§ **What to produce**
Every single entry should be printed exactly.
[Exercise input — start]
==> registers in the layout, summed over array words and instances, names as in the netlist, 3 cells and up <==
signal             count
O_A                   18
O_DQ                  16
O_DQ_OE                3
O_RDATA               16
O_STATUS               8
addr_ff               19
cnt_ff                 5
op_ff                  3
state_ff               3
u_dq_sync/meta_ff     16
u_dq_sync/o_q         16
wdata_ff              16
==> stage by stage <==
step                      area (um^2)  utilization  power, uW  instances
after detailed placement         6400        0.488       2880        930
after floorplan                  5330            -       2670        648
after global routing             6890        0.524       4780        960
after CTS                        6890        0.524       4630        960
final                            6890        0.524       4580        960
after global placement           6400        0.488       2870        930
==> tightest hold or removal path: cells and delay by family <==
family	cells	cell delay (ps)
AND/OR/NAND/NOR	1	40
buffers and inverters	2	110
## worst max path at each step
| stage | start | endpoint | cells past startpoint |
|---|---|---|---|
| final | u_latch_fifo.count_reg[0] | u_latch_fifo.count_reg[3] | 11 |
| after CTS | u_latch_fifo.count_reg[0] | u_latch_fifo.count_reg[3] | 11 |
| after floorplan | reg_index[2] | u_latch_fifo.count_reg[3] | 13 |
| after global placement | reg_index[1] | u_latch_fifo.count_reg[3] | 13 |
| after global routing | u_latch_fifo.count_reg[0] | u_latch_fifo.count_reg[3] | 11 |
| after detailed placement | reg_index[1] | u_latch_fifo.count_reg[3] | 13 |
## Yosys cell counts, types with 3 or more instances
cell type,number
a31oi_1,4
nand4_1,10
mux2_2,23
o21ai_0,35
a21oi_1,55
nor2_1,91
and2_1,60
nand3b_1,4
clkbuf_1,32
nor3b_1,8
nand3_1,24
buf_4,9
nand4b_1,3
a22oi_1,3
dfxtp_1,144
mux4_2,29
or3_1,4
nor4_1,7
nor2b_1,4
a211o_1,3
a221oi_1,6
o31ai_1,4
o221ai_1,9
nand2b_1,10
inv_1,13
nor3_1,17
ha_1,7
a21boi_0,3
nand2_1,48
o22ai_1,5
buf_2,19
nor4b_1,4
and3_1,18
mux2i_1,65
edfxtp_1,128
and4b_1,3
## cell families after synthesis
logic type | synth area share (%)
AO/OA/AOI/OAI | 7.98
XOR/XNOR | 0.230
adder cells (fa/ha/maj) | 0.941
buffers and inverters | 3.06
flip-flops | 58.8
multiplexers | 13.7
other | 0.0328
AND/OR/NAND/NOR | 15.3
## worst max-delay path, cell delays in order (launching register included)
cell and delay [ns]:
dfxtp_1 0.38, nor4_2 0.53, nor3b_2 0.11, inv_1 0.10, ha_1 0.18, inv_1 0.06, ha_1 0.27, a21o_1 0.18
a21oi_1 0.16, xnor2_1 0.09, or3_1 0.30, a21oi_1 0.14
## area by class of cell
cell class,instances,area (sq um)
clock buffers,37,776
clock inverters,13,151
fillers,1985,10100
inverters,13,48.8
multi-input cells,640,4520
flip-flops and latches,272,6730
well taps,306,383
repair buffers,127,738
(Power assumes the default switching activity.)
[Exercise input — finish]
§ **Your solution**
==> registers in the layout, summed over array words and instances, names as in the netlist, 3 cells and up <==
signal             count
O_A                   18
O_DQ                  16
O_DQ_OE                3
O_RDATA               16
O_STATUS               8
addr_ff               19
cnt_ff                 5
op_ff                  3
state_ff               3
u_dq_sync/meta_ff     16
u_dq_sync/o_q         16
wdata_ff              16
==> stage by stage <==
step                      area (um^2)  utilization  power, uW  instances
after detailed placement         6400        0.488       2880        930
after floorplan                  5330            -       2670        648
after global routing             6890        0.524       4780        960
after CTS                        6890        0.524       4630        960
final                            6890        0.524       4580        960
after global placement           6400        0.488       2870        930
==> tightest hold or removal path: cells and delay by family <==
family	cells	cell delay (ps)
AND/OR/NAND/NOR	1	40
buffers and inverters	2	110
## worst max path at each step
| stage | start | endpoint | cells past startpoint |
|---|---|---|---|
| final | u_latch_fifo.count_reg[0] | u_latch_fifo.count_reg[3] | 11 |
| after CTS | u_latch_fifo.count_reg[0] | u_latch_fifo.count_reg[3] | 11 |
| after floorplan | reg_index[2] | u_latch_fifo.count_reg[3] | 13 |
| after global placement | reg_index[1] | u_latch_fifo.count_reg[3] | 13 |
| after global routing | u_latch_fifo.count_reg[0] | u_latch_fifo.count_reg[3] | 11 |
| after detailed placement | reg_index[1] | u_latch_fifo.count_reg[3] | 13 |
## Yosys cell counts, types with 3 or more instances
cell type,number
a31oi_1,4
nand4_1,10
mux2_2,23
o21ai_0,35
a21oi_1,55
nor2_1,91
and2_1,60
nand3b_1,4
clkbuf_1,32
nor3b_1,8
nand3_1,24
buf_4,9
nand4b_1,3
a22oi_1,3
dfxtp_1,144
mux4_2,29
or3_1,4
nor4_1,7
nor2b_1,4
a211o_1,3
a221oi_1,6
o31ai_1,4
o221ai_1,9
nand2b_1,10
inv_1,13
nor3_1,17
ha_1,7
a21boi_0,3
nand2_1,48
o22ai_1,5
buf_2,19
nor4b_1,4
and3_1,18
mux2i_1,65
edfxtp_1,128
and4b_1,3
## cell families after synthesis
logic type | synth area share (%)
AO/OA/AOI/OAI | 7.98
XOR/XNOR | 0.230
adder cells (fa/ha/maj) | 0.941
buffers and inverters | 3.06
flip-flops | 58.8
multiplexers | 13.7
other | 0.0328
AND/OR/NAND/NOR | 15.3
## worst max-delay path, cell delays in order (launching register included)
cell and delay [ns]:
dfxtp_1 0.38, nor4_2 0.53, nor3b_2 0.11, inv_1 0.10, ha_1 0.18, inv_1 0.06, ha_1 0.27, a21o_1 0.18
a21oi_1 0.16, xnor2_1 0.09, or3_1 0.30, a21oi_1 0.14
## area by class of cell
cell class,instances,area (sq um)
clock buffers,37,776
clock inverters,13,151
fillers,1985,10100
inverters,13,48.8
multi-input cells,640,4520
flip-flops and latches,272,6730
well taps,306,383
repair buffers,127,738
(Power assumes the default switching activity.)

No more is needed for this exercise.